■ **The task**
Every line in the material below that includes "Worst" should be copied.

------------------------------------

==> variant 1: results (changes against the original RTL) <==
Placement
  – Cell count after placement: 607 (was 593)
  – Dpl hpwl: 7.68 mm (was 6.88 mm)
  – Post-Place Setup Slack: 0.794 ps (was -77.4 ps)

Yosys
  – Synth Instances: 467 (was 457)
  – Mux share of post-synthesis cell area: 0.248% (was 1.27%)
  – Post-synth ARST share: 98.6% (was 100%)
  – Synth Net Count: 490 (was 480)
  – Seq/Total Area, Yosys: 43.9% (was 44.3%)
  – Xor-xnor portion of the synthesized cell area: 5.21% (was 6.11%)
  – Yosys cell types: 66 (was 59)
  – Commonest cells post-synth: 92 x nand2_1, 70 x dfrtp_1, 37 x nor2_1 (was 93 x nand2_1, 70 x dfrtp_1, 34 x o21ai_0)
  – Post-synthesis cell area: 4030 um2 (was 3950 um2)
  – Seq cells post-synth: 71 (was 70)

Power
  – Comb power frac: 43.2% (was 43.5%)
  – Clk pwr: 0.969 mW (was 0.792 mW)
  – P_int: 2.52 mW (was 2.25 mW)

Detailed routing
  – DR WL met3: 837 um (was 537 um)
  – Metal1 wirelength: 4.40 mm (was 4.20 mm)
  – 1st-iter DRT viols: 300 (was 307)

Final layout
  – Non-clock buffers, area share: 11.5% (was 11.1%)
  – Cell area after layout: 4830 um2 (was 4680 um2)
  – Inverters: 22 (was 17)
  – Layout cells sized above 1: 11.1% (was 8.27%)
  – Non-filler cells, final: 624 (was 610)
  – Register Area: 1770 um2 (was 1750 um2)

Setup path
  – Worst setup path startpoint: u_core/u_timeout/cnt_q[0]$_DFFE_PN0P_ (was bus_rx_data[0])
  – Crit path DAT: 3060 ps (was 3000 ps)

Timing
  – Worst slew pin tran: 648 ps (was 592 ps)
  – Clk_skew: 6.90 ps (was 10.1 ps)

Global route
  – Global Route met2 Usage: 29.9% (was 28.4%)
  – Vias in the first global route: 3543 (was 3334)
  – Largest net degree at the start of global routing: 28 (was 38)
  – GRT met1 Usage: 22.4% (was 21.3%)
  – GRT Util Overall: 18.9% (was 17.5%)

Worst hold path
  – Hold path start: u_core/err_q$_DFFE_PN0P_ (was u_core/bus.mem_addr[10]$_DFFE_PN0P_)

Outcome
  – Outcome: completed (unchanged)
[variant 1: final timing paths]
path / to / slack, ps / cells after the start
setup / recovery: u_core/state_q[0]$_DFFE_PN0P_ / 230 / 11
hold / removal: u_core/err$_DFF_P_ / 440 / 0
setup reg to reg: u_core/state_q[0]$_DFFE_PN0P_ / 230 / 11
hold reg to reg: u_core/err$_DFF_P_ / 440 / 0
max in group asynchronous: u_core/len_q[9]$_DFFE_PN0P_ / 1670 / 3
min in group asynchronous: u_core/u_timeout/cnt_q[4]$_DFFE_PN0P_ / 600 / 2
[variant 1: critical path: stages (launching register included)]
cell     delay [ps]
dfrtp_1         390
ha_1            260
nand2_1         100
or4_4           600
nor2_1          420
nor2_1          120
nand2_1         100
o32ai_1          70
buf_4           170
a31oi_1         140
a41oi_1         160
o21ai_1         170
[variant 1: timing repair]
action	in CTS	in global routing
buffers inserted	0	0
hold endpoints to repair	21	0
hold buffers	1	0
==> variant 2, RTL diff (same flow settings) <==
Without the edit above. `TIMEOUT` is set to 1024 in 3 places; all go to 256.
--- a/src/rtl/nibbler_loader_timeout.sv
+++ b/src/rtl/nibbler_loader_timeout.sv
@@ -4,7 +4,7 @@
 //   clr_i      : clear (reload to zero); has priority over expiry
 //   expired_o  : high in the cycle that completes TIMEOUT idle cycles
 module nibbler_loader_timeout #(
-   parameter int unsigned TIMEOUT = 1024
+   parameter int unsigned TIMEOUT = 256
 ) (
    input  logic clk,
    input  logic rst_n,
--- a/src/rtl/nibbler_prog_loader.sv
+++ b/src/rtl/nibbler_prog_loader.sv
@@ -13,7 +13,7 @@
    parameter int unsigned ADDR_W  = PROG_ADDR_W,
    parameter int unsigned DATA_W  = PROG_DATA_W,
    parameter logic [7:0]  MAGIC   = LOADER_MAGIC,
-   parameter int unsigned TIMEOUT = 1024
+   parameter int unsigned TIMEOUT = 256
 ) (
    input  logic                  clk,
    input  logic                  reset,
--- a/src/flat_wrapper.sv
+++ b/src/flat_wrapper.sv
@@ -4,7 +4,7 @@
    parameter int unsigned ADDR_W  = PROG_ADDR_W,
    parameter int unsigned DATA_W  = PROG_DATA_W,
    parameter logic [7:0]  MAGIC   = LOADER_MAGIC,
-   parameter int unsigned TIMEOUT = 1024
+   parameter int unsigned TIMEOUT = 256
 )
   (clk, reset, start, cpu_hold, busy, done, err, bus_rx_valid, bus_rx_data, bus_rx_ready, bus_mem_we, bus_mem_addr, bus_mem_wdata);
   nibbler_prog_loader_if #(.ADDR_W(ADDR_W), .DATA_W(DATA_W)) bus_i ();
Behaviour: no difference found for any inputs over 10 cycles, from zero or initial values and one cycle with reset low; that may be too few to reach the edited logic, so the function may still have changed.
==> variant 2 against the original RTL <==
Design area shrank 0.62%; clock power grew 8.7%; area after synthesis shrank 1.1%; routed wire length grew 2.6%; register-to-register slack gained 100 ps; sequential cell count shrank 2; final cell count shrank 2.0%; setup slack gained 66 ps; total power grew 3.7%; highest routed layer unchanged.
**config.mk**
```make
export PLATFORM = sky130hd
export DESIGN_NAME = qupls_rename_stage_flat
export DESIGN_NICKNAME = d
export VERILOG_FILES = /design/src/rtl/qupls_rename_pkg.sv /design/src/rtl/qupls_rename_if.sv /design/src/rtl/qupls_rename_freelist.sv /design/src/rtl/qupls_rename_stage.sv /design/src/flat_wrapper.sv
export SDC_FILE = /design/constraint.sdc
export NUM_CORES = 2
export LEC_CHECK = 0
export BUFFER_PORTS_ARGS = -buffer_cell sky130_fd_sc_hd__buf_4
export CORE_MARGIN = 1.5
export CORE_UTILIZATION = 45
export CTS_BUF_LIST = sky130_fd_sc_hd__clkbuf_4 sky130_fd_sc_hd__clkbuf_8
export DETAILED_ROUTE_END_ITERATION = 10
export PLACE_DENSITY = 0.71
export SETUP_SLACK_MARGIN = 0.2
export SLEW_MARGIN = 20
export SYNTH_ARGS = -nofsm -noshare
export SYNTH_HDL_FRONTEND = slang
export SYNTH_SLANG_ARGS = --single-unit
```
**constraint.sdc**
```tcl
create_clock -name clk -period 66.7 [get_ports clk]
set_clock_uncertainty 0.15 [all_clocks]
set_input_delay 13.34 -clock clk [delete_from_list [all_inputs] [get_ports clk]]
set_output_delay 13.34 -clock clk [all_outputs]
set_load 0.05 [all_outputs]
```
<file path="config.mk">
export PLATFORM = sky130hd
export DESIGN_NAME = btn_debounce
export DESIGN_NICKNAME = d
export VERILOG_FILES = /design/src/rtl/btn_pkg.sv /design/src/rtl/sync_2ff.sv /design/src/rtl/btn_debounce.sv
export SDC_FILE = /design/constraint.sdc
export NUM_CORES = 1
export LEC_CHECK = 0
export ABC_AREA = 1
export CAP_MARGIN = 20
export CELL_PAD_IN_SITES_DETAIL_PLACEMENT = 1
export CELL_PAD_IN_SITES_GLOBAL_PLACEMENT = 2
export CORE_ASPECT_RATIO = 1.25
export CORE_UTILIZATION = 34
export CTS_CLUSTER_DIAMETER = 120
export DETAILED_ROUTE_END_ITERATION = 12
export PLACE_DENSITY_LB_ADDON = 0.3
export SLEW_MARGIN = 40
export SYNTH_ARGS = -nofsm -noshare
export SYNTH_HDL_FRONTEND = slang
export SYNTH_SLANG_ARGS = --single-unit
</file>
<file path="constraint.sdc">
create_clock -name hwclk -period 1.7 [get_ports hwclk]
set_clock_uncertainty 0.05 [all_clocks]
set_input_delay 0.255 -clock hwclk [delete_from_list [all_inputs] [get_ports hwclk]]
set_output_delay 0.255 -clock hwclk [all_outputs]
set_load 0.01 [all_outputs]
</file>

------------------------------------

■ **Response area**
  – Worst setup path startpoint: u_core/u_timeout/cnt_q[0]$_DFFE_PN0P_ (was bus_rx_data[0])
  – Worst slew pin tran: 648 ps (was 592 ps)
Worst hold path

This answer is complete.